Non-Emergency - State Police Dispatch: (717) 865-2194
Non- Emergency - Lebanon County Dispatch: (717) 272-2054
The Borough used to have a police force, however, due to budgetary constraints, closed the department in 2012. The Pennsylvania State Police (PSP) cover the Borough at no fee.
The System for Providing Police in the Commonwealth is Broken
For the most part, municipalities in Pennsylvania — even third class cities — are not required to have local police. Those that do not provide local police are able to use state police for free as the default service provider. So the question is not whether there are police services in a municipality but rather who foots the bill. Approximately half of communities pay for some level of local police coverage. Police coverage in the other half of municipalities — some of them wealthy with thousands of residents — is paid for by all state residents, including those residents who are also paying for their own local police, raising the issue of fairness and equity.
Communities that make an investment in their own local police force incur about twice the municipal tax burden of those that rely on free PSP coverage. Local police are generally one of the largest, if not the largest, expense for those municipalities that have them. Municipalities that have local police spent over $2 billion on those services in 2014 or an average of $230 per person. That money primarily comes from local taxes, although municipalities do receive some state aid to defray pension costs. Approximately 10 million Commonwealth residents are served by local police.

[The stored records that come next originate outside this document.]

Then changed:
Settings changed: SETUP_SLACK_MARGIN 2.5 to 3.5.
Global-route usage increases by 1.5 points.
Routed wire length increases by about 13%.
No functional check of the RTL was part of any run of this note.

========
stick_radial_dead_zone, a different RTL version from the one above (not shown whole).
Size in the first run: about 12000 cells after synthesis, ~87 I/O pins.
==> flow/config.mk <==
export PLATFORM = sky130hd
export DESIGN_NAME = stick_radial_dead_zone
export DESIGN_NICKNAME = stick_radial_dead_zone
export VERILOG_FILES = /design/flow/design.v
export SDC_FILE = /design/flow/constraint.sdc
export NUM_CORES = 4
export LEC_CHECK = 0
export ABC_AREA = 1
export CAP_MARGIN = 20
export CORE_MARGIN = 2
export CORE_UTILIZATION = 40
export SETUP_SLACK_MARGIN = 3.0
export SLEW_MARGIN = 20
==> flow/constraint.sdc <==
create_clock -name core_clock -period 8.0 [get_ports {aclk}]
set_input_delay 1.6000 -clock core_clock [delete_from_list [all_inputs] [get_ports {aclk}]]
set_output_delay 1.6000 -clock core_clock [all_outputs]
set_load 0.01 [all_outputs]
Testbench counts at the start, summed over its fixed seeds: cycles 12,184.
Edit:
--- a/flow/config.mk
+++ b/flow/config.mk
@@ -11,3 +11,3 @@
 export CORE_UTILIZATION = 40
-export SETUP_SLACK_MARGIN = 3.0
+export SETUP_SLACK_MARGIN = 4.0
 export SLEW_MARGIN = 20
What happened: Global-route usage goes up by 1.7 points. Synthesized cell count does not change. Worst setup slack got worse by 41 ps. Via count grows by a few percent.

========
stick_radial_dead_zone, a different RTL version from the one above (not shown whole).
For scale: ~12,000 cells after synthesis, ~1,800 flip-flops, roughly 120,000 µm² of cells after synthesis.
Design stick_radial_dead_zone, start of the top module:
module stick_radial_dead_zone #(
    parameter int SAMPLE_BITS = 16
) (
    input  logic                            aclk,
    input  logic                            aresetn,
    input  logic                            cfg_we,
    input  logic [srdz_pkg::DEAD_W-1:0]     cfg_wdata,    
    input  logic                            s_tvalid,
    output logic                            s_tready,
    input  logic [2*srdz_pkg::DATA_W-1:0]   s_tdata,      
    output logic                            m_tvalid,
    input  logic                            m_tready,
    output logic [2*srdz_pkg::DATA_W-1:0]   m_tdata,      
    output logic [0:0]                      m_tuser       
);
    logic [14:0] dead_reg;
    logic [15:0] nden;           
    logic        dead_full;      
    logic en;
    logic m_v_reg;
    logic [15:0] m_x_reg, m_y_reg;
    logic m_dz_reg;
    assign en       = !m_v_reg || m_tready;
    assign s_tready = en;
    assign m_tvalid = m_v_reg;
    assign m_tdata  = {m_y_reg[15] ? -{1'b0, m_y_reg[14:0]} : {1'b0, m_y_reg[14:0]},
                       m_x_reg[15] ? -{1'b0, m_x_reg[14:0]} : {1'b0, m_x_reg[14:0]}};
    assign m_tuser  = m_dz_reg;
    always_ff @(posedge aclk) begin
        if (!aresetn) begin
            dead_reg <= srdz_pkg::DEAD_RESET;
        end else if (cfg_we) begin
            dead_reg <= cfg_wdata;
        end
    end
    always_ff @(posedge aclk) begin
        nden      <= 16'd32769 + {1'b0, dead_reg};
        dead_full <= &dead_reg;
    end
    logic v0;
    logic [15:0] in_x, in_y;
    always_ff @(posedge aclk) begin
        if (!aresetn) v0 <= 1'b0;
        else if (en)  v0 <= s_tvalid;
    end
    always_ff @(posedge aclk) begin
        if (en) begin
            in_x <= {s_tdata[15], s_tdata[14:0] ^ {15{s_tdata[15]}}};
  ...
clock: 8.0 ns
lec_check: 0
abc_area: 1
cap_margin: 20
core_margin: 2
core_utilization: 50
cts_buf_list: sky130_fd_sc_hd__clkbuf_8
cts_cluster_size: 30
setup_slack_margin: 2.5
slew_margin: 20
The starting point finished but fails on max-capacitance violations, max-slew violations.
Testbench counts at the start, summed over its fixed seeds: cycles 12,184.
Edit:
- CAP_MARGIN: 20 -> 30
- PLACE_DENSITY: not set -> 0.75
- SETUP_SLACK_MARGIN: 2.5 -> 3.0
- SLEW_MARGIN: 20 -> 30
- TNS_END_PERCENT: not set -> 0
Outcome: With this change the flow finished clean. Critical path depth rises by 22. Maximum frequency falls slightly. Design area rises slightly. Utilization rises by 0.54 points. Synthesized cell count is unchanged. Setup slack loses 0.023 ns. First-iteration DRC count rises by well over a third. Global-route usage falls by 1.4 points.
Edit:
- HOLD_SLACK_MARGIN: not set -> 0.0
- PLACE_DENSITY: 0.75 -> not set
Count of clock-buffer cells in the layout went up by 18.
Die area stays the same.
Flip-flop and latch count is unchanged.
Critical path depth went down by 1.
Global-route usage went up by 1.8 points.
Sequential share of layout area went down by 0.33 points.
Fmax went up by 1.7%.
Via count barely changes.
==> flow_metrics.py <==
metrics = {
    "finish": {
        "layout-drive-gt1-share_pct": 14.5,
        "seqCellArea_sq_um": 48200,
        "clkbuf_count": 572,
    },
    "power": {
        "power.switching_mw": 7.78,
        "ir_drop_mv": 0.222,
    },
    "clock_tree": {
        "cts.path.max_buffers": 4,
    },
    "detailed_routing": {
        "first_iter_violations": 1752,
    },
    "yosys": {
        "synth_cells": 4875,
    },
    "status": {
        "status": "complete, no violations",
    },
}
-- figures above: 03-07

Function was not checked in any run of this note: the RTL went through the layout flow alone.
Source: an optimization exercise on an open RTL-to-GDS flow (aim: small area, a short achievable clock period and few clock cycles per item). Production flows keep margins and buffers that such runs may drop.
The RTL was checked by simulation tests, not by an equivalence proof against the original design.

==> module murmur2_hash_bucket_select, before the edit <==
module murmur2_hash_bucket_select (
  input  logic        clk,
  input  logic        rst_n,
  input  logic        in_valid,
  output logic        in_stall,
  input  logic [31:0] in_data_word,
  input  logic [2:0]  in_valid_bytes,
  input  logic        in_last_word,
  input  logic [7:0]  in_key_length,
  output logic        out_valid,
  input  logic        out_stall,
  output logic [3:0]  out_bucket,
  output logic [31:0] out_hash_value,
  input  logic        cfg_valid,
  output logic        cfg_ready,
  input  logic        cfg_index,
  input  logic [31:0] cfg_data
);
  logic [31:0] seed_r;
  logic [15:0] ssel_r;       
  logic [3:0]  sm1;          
  logic        adv;
  logic        in_acc;
  logic        in_key_r;     
  logic        seen_r;       
  logic [7:0]  klen_r;       
  logic        v0, blk0, tl0, last0, init0, zk0;
  logic [31:0] w0;
  logic [7:0]  len0;
  logic        v1, blk1, tl1, last1, init1, zk1;
  logic [31:0] k1_r;
  logic [7:0]  len1;
  logic        v2, blk2, tl2, last2, init2, zk2;
  logic [31:0] k2_r;
  logic [7:0]  len2;
  logic [31:0] h_r;
  logic        fv, fzk;
  logic [7:0]  flen;
  logic        gv;
  logic [31:0] g_r;
  logic        mv;
  logic [31:0] o_r;
  logic [9:0]  p1_r;
  logic [4:0]  sp_r;
  logic        out_valid_r;
  logic [31:0] out_hash_r;
  assign adv       = !(out_valid_r && out_stall);
  assign in_stall  = !adv;
  assign in_acc    = in_valid && adv;
  assign cfg_ready = 1'b1;
  assign out_valid      = out_valid_r;
  assign out_hash_value = out_hash_r;
  logic        i_first, i_ne, i_seen, i_blk;
  logic [7:0]  i_len;
  logic [31:0] i_w;
  always_comb begin
    i_first = !in_key_r;
    i_len   = i_first ? in_key_length : klen_r;
    i_ne    = (in_valid_bytes != 3'd0);
    i_blk   = in_valid_bytes[2];
    i_seen  = !i_first && seen_r;
    i_w[7:0]   = in_data_word[7:0];
    i_w[15:8]  = in_data_word[15:8]  & {8{i_blk | in_valid_bytes[1]}};
    i_w[23:16] = in_data_word[23:16] & {8{i_blk | (in_valid_bytes[1:0] == 2'd3)}};
    i_w[31:24] = in_data_word[31:24] & {8{i_blk}};
  end
  always_ff @(posedge clk) begin
    if (!rst_n) begin
      in_key_r <= 1'b0;
      seen_r   <= 1'b0;
      v0       <= 1'b0;
    end else if (adv) begin
      v0 <= in_valid;
      if (in_valid) begin
        in_key_r <= !in_last_word;
        seen_r   <= (i_seen || i_ne) && !in_last_word;
      end
    end
  end
  always_ff @(posedge clk) begin
    if (adv) begin
      if (in_valid && i_first) klen_r <= in_key_length;
      w0    <= i_w;
      blk0  <= i_blk;
      tl0   <= i_ne && !i_blk;
      last0 <= in_last_word;
      init0 <= i_ne && !i_seen;
      zk0   <= !i_ne && in_last_word && !i_seen;
      len0  <= i_len;
    end
  end
  logic [31:0] k1_m, k1_x, k2_m;
  assign k1_x = {k1_r[31:8], k1_r[7:0] ^ k1_r[31:24]};
  mhbs_mulm u_mul_k1 (.x(w0),   .y(k1_m));
  mhbs_mulm u_mul_k2 (.x(k1_x), .y(k2_m));
  always_ff @(posedge clk) begin
    if (!rst_n) begin
      v1 <= 1'b0;
      v2 <= 1'b0;
    end else if (adv) begin
      v1 <= v0;
      v2 <= v1;
    end
  end
  always_ff @(posedge clk) begin
    if (adv) begin
      k1_r  <= blk0 ? k1_m : w0;
      blk1  <= blk0;
      tl1   <= tl0;
      last1 <= last0;
      init1 <= init0;
      zk1   <= zk0;
      len1  <= len0;
      k2_r  <= blk1 ? k2_m : k1_r;
      blk2  <= blk1;
      tl2   <= tl1;
      last2 <= last1;
      init2 <= init1;
      zk2   <= zk1;
      len2  <= len1;
    end
  end
  logic [31:0] sl2, h_in, h_a, h_p, h_n;
  assign sl2  = seed_r ^ {24'b0, len2};
  assign h_in = init2 ? sl2 : h_r;
  assign h_a  = h_in ^ (k2_r & {32{tl2}});
  mhbs_mulm u_mul_h (.x(h_a), .y(h_p));
  assign h_n  = h_p ^ (k2_r & {32{blk2}});
  always_ff @(posedge clk) begin
    if (adv && v2 && (blk2 || tl2)) h_r <= h_n;
  end
  always_ff @(posedge clk) begin
    if (!rst_n) begin
      fv <= 1'b0;
    end else if (adv) begin
      fv <= v2 && last2;
    end
  end
  always_ff @(posedge clk) begin
    if (adv) begin
      fzk  <= zk2;
      flen <= len2;
    end
  end
  logic [31:0] f_h, f_x, f_g;
  assign f_h = fzk ? (seed_r ^ {24'b0, flen}) : h_r;
  assign f_x = f_h ^ (f_h >> 13);
  mhbs_mulm u_mul_f (.x(f_x), .y(f_g));
  always_ff @(posedge clk) begin
    if (!rst_n) begin
      gv          <= 1'b0;
      mv          <= 1'b0;
      out_valid_r <= 1'b0;
    end else if (adv) begin
      gv          <= fv;
      mv          <= gv;
      out_valid_r <= mv;
    end
  end
  logic [31:0] m_o;
  logic [27:0] nib_w;
  logic [39:0] bit_w;
  logic [9:0]  p1;
  logic [5:0]  p2;
  logic [4:0]  p3;
  logic [3:0]  p4;
  logic [4:0]  p4d;
  assign m_o   = g_r ^ (g_r >> 15);
  assign nib_w = mhbs_pkg::nib_wt(ssel_r);
  assign bit_w = mhbs_pkg::bit_wt(ssel_r);
  mhbs_modp1 u_p1 (.x(m_o),  .c(nib_w),        .s(p1));
  mhbs_ws10  u_p2 (.v(p1_r), .w(bit_w),        .s(p2));
  mhbs_ws6   u_p3 (.v(p2),   .w(bit_w[23:0]),  .s(p3));
  mhbs_ws5   u_p4 (.v(sp_r), .w(bit_w[19:0]),  .s(p4));
  always_comb begin
    sm1 = '0;
    for (int i = 0; i < 16; i++) sm1 = sm1 | ({4{ssel_r[i]}} & 4'(i));
  end
  assign p4d        = {1'b0, p4} - {1'b0, sm1} - 5'd1;
  assign out_bucket = p4d[4] ? p4 : p4d[3:0];
  always_ff @(posedge clk) begin
    if (adv) begin
      g_r        <= f_g;
      o_r        <= m_o;
      p1_r       <= p1;
      out_hash_r <= o_r;
      sp_r       <= p3;
    end
  end
  logic [3:0] cfg_sm1;
  always_comb begin
    if (cfg_data[4:0] == 5'd0)                        cfg_sm1 = 4'd0;
    else if (cfg_data[4] && cfg_data[3:0] != 4'd0)    cfg_sm1 = 4'd15;
    else                                              cfg_sm1 = 4'(cfg_data[4:0] - 5'd1);
  end
  always_ff @(posedge clk) begin
    if (!rst_n) begin
      seed_r <= mhbs_pkg::RESET_SEED;
      ssel_r <= mhbs_pkg::RESET_SSEL;
    end else if (cfg_valid) begin
      if (cfg_index) ssel_r <= 16'b1 << cfg_sm1;
      else           seed_r <= cfg_data;
    end
  end
endmodule
Settings: LEC_CHECK=0, CAP_MARGIN=20, CORE_MARGIN=2, CORE_UTILIZATION=40, SETUP_SLACK_MARGIN=3, SLEW_MARGIN=20, SYNTH_HIERARCHICAL=1, SYNTH_MINIMUM_KEEP_SIZE=0; clock period 9.0 ns.
run.sh (not shown) runs the stock make flow with config.mk's settings and CLKGATE_MAP_FILE= SYNTH_SCRIPT=/design/flow/synth_recipe.tcl, a recipe that flattens the netlist after the stock synthesis.
Testbench counts at the start, summed over its fixed seeds: cycles 19,770, keys 3,000.
==> next run, changes <==
--- a/flow/design.v
+++ b/flow/design.v
@@ -1,20 +1,20 @@
 package mhbs_pkg;
   localparam logic [31:0] MIX_MUL       = 32'h5bd1_e995;
   localparam logic [31:0] RESET_SEED    = 32'h1234_abcd;
-  localparam logic [15:0] RESET_SSEL    = 16'h0002;
+  localparam logic [3:0]  RESET_SM1     = 4'd1;
   localparam logic [447:0] NIB_WT_T = 448'h0000000111111128428423193193444444435194356666666714714700000002142142444444411111110000000111111100000000000000;
-  function automatic logic [27:0] nib_wt(logic [15:0] sel);
+  function automatic logic [27:0] nib_wt(logic [3:0] d);
     nib_wt = '0;
     for (int i = 0; i < 16; i++) begin
-      nib_wt = nib_wt | ({28{sel[i]}} & NIB_WT_T[28*i +: 28]);
+      if (d == 4'(i)) nib_wt = nib_wt | NIB_WT_T[28*i +: 28];
     end
   endfunction
   localparam logic [639:0] BIT_WT_T = 640'h00000084212184218421842842842159bc63842184848484216379a584212684268421842157842100000004211421421421242424242121342134210000000021212121212100000000010000000000;
-  function automatic logic [39:0] bit_wt(logic [15:0] sel);
+  function automatic logic [39:0] bit_wt(logic [3:0] d);
     bit_wt = '0;
     for (int i = 0; i < 16; i++) begin
-      bit_wt = bit_wt | ({40{sel[i]}} & BIT_WT_T[40*i +: 40]);
+      if (d == 4'(i)) bit_wt = bit_wt | BIT_WT_T[40*i +: 40];
     end
   endfunction
 endpackage
 module murmur2_hash_bucket_select (
@@ -35,10 +35,9 @@
   input  logic        cfg_index,
   input  logic [31:0] cfg_data
 );
   logic [31:0] seed_r;
-  logic [15:0] ssel_r;       
-  logic [3:0]  sm1;          
+  logic [3:0]  sm1_r;        
   logic        adv;
   logic        in_acc;
   logic        in_key_r;     
   logic        seen_r;       
@@ -184,19 +183,15 @@
   logic [4:0]  p3;
   logic [3:0]  p4;
   logic [4:0]  p4d;
   assign m_o   = g_r ^ (g_r >> 15);
-  assign nib_w = mhbs_pkg::nib_wt(ssel_r);
-  assign bit_w = mhbs_pkg::bit_wt(ssel_r);
+  assign nib_w = mhbs_pkg::nib_wt(sm1_r);
+  assign bit_w = mhbs_pkg::bit_wt(sm1_r);
   mhbs_modp1 u_p1 (.x(m_o),  .c(nib_w),        .s(p1));
   mhbs_ws10  u_p2 (.v(p1_r), .w(bit_w),        .s(p2));
   mhbs_ws6   u_p3 (.v(p2),   .w(bit_w[23:0]),  .s(p3));
   mhbs_ws5   u_p4 (.v(sp_r), .w(bit_w[19:0]),  .s(p4));
-  always_comb begin
-    sm1 = '0;
-    for (int i = 0; i < 16; i++) sm1 = sm1 | ({4{ssel_r[i]}} & 4'(i));
-  end
-  assign p4d        = {1'b0, p4} - {1'b0, sm1} - 5'd1;
+  assign p4d        = {1'b0, p4} - {1'b0, sm1_r} - 5'd1;
   assign out_bucket = p4d[4] ? p4 : p4d[3:0];
   always_ff @(posedge clk) begin
     if (adv) begin
       g_r        <= f_g;
@@ -205,21 +200,20 @@
       out_hash_r <= o_r;
       sp_r       <= p3;
     end
   end
-  logic [3:0] cfg_sm1;
-  always_comb begin
-    if (cfg_data[4:0] == 5'd0)                        cfg_sm1 = 4'd0;
-    else if (cfg_data[4] && cfg_data[3:0] != 4'd0)    cfg_sm1 = 4'd15;
-    else                                              cfg_sm1 = 4'(cfg_data[4:0] - 5'd1);
-  end
   always_ff @(posedge clk) begin
     if (!rst_n) begin
       seed_r <= mhbs_pkg::RESET_SEED;
-      ssel_r <= mhbs_pkg::RESET_SSEL;
+      sm1_r  <= mhbs_pkg::RESET_SM1;
     end else if (cfg_valid) begin
-      if (cfg_index) ssel_r <= 16'b1 << cfg_sm1;
-      else           seed_r <= cfg_data;
+      if (cfg_index) begin
+        if (cfg_data[4:0] == 5'd0)     sm1_r <= 4'd0;
+        else if (cfg_data[4] && cfg_data[3:0] != 4'd0) sm1_r <= 4'd15;
+        else                           sm1_r <= 4'(cfg_data[4:0] - 5'd1);
+      end else begin
+        seed_r <= cfg_data;
+      end
     end
   end
 endmodule
 module mhbs_fa (
What happened: Critical path depth climbs by 1; area after synthesis drops by 0.99%; maximum frequency climbs by 3.1%; via count drops by 0.55%; setup slack improved by 220 ps.
Testbench counts after the change, summed over its fixed seeds: cycles 19,770, keys 3,000.

port drivers added, routing unchanged:
The results above use ideal ports. As a check the final layouts listed here were re-extracted and re-timed, cells and wires unchanged. Step 1, drivers: a clkbuf_16 drives clk and a buf_2 each remaining input, both assumed. Step 2, shift: input delay + t, output delay - t, t = (earliest + latest rising clock arrival at the registers) / 2. This alone moves slack from input paths to output paths. Three values: ideal, step 1, step 2; two values: the first two.
run | t (ns) | setup WS [ns] | hold slack, ns | worst setup path at the end | clock arrival spread, ns
the first run | 0.634 | 1.776 / 1.716 / 1.806 | 0.404 / 0.404 / 0.404 | register to register | 0.034 / 0.034
the second run | 0.629 | 1.996 / 1.934 / 2.018 | 0.417 / 0.417 / 0.417 | register to register | 0.044 / 0.043
After both steps every run listed still meets setup and hold.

Meanwhile, the state police estimated in 2017 that it cost $600 million to provide state police services to the 2.5 million residents in municipalities without local police. That figure is about half of the state police annual budget of approximately $1.2 billion. The bulk of money for the state police budget comes from the state Motor License Fund. The fund, which is generated by drivers’ license and registration fees and the state gasoline tax, is meant for the construction and repair of roads and bridges. In 2013, and again in 2018, the gasoline tax was increased to provide more money for roads and bridges projects. Currently, state police receive approximately $800 million from the fund that, according to the Pennsylvania Department of Transportation, generated $4.05 billion in 2014-15.
Policy makers need to modernize the unfair, antiquated system for providing police in the Commonwealth. All citizens should be able to receive the appropriate level of critical public safety services at a rate that does not send some into municipal fiscal distress while leaving other communities unscathed and, indeed, being subsidized by their often less fiscally fortunate neighbors.